### Extracted data

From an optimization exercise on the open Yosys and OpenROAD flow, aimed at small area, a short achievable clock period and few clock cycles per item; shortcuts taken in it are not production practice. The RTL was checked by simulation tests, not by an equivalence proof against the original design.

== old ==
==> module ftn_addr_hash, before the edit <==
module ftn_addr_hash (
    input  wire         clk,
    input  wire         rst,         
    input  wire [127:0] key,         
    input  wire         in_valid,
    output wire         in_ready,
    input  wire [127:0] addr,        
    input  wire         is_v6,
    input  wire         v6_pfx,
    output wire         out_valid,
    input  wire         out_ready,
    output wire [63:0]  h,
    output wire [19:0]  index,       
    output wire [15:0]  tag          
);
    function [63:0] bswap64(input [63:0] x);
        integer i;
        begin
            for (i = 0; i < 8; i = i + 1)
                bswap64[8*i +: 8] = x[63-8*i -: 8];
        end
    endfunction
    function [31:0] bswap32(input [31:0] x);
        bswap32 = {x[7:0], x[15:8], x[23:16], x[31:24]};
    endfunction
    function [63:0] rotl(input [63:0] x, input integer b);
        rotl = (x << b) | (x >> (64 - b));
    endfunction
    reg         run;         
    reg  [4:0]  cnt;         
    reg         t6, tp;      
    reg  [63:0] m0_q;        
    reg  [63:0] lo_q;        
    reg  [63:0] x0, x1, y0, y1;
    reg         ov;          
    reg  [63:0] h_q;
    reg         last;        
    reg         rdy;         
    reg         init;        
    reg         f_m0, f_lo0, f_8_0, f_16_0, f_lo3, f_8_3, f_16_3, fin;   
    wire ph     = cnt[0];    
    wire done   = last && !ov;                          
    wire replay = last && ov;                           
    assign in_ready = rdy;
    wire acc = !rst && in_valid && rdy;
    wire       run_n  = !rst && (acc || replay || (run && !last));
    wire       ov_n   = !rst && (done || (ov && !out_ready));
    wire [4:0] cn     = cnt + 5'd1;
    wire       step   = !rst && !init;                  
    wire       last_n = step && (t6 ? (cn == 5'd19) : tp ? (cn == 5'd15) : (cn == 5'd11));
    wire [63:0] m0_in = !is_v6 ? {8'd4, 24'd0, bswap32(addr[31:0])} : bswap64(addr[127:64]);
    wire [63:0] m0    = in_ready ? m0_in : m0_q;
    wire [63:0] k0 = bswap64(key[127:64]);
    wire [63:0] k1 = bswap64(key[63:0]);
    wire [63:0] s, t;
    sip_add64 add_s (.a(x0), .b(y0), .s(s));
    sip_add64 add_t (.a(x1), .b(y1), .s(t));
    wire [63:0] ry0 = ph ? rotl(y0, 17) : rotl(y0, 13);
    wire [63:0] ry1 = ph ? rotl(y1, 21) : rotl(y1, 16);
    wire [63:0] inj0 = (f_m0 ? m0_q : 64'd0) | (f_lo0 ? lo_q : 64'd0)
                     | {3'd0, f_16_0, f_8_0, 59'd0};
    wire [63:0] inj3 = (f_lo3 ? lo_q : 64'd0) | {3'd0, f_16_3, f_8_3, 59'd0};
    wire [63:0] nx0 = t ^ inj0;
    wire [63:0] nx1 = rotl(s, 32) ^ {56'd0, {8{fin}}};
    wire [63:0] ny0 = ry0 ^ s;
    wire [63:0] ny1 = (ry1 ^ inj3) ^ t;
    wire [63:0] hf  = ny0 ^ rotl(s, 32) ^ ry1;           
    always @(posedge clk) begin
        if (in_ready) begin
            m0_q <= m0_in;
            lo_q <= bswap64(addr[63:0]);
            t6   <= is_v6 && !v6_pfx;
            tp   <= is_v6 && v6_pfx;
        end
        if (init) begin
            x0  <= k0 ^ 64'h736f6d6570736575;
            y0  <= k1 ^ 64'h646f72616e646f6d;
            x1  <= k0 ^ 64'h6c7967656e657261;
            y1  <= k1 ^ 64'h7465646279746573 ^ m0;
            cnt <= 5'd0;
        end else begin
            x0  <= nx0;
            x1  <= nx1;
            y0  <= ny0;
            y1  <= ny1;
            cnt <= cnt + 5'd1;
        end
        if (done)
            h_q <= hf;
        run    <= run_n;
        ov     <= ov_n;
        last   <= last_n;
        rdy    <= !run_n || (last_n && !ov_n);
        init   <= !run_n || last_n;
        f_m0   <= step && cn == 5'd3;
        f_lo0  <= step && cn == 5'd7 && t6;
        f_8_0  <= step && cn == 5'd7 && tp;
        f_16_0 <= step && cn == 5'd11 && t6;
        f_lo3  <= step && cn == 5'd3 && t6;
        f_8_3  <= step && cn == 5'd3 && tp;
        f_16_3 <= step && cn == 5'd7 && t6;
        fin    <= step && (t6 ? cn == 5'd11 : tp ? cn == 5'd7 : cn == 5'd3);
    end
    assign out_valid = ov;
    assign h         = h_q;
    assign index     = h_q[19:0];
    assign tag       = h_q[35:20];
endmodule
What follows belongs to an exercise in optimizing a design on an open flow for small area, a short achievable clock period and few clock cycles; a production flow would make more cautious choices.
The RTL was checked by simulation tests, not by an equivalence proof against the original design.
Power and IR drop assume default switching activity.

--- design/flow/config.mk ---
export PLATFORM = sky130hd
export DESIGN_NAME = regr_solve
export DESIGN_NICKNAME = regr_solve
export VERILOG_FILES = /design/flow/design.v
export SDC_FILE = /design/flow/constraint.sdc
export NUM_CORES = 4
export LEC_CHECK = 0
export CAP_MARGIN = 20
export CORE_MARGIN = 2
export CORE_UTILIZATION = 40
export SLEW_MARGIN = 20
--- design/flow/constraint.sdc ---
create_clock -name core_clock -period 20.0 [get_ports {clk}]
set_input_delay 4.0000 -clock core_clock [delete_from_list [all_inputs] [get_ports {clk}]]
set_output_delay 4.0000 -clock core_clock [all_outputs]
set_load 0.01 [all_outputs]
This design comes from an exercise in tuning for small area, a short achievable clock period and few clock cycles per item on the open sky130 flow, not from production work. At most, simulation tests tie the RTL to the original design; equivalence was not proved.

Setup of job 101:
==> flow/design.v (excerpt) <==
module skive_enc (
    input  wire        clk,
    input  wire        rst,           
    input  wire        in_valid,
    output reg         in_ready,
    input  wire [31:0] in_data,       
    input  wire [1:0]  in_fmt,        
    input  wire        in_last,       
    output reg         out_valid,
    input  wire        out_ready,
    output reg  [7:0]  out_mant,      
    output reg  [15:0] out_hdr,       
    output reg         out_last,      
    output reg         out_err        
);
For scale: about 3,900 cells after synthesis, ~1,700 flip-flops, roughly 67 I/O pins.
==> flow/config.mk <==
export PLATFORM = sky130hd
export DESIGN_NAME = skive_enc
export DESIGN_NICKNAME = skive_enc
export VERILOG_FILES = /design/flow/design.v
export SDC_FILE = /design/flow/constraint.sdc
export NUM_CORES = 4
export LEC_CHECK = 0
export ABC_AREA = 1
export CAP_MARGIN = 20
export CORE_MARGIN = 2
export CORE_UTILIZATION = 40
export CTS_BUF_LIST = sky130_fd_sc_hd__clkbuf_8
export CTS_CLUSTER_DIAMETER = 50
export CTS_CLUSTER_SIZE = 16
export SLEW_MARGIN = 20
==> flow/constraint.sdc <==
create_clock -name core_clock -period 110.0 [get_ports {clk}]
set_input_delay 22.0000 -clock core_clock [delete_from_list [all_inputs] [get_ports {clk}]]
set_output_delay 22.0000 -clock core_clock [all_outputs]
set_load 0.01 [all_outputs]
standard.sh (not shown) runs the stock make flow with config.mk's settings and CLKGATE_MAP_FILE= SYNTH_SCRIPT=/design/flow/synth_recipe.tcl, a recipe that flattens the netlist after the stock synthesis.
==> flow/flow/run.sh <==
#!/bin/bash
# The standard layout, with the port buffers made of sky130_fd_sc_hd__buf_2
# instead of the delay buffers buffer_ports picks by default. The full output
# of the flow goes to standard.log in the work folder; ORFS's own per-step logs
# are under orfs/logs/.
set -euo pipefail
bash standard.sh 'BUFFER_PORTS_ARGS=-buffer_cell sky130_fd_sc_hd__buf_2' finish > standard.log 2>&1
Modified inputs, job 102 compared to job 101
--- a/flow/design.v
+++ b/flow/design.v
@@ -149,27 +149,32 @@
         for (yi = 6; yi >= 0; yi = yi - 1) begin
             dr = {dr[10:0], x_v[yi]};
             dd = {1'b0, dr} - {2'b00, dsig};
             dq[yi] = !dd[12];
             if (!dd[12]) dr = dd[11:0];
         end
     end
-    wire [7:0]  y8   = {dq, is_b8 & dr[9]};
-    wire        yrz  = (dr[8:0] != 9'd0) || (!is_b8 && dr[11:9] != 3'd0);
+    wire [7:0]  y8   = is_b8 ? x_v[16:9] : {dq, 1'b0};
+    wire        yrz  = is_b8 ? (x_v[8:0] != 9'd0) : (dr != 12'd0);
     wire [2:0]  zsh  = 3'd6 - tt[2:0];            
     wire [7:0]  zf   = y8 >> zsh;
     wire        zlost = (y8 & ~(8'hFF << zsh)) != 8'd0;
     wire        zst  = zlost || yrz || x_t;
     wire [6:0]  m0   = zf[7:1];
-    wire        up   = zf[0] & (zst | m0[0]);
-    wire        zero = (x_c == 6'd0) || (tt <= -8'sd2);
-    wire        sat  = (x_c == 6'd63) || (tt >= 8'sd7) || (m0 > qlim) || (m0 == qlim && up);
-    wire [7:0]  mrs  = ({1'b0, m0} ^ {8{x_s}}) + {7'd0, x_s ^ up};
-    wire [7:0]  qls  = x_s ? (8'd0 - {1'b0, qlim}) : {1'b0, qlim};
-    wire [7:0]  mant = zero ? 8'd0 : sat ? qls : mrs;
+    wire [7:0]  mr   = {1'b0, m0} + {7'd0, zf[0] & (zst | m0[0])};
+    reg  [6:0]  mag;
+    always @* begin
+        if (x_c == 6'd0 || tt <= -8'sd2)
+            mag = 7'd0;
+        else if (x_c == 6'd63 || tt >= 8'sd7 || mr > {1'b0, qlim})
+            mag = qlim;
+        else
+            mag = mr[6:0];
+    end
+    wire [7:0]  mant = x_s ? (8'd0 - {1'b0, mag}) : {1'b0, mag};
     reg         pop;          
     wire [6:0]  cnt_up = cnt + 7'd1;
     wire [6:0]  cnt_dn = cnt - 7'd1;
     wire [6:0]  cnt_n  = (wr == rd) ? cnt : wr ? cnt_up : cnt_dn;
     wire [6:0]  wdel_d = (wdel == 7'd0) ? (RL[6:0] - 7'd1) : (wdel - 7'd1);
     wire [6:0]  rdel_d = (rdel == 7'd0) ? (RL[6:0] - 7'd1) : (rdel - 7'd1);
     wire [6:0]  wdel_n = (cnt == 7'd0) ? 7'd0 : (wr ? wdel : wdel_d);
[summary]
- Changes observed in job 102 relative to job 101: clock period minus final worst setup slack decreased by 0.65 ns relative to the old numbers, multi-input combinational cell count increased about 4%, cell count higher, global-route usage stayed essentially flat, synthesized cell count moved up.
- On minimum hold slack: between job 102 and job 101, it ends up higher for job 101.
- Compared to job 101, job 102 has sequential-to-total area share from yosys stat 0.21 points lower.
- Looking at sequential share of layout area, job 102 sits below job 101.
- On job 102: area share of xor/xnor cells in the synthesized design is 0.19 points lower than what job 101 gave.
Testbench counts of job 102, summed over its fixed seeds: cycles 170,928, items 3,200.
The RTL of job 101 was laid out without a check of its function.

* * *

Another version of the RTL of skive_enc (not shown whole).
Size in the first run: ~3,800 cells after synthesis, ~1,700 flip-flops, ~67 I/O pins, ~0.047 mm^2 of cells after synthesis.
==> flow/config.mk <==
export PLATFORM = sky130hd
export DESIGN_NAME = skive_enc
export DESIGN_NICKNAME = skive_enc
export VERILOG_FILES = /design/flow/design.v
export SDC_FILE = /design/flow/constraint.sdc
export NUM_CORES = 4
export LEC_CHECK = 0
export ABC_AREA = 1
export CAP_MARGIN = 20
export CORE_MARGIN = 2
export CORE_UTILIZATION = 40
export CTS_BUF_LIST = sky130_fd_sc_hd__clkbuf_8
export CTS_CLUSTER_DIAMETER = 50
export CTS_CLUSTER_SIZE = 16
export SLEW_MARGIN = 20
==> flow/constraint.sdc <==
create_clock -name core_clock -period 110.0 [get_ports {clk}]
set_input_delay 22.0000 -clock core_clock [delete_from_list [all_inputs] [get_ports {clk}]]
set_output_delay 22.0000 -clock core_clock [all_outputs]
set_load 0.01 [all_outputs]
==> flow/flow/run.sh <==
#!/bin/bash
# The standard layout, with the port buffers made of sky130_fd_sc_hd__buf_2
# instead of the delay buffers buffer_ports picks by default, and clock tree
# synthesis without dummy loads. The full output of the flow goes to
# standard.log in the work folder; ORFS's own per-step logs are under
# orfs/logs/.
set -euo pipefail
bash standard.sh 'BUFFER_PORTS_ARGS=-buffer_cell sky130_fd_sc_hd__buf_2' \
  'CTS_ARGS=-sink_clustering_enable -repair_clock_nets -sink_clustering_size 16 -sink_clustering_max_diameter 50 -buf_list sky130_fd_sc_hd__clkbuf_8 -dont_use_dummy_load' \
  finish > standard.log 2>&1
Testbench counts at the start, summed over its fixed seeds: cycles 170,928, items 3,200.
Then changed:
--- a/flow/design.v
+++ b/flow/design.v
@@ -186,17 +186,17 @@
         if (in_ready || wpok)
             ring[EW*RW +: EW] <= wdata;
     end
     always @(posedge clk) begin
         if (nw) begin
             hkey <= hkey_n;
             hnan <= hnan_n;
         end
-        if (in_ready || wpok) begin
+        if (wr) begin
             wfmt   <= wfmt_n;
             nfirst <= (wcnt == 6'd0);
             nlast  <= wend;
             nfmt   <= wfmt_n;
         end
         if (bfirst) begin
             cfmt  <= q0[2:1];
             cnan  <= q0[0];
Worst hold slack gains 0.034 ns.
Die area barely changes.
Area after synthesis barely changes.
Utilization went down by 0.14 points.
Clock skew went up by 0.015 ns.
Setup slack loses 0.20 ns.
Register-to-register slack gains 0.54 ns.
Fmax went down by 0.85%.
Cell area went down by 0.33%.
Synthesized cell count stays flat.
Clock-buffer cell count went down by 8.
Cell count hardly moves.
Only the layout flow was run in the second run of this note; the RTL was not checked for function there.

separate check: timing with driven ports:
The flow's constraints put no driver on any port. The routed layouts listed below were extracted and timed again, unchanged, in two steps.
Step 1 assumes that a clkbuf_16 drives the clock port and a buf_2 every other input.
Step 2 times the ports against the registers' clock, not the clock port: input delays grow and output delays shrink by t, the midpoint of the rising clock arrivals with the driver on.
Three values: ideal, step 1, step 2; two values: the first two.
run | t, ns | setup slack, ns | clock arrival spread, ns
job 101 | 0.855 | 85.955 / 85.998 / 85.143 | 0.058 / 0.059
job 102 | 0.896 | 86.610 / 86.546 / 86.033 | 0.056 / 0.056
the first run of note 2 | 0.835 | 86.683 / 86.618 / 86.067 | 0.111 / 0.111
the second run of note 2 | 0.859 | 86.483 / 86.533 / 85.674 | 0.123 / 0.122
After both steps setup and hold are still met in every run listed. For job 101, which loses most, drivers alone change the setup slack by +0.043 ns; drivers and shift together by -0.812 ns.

######

● **Exercise**: Of all the entries above, repeat only the lines from the line that has "assign in_ready = rdy;" to the line that has "(cn == 5'd11));", both lines included, exactly.

● **Solution**:
    assign in_ready = rdy;
    wire acc = !rst && in_valid && rdy;
    wire       run_n  = !rst && (acc || replay || (run && !last));
    wire       ov_n   = !rst && (done || (ov && !out_ready));
    wire [4:0] cn     = cnt + 5'd1;
    wire       step   = !rst && !init;                  
    wire       last_n = step && (t6 ? (cn == 5'd19) : tp ? (cn == 5'd15) : (cn == 5'd11));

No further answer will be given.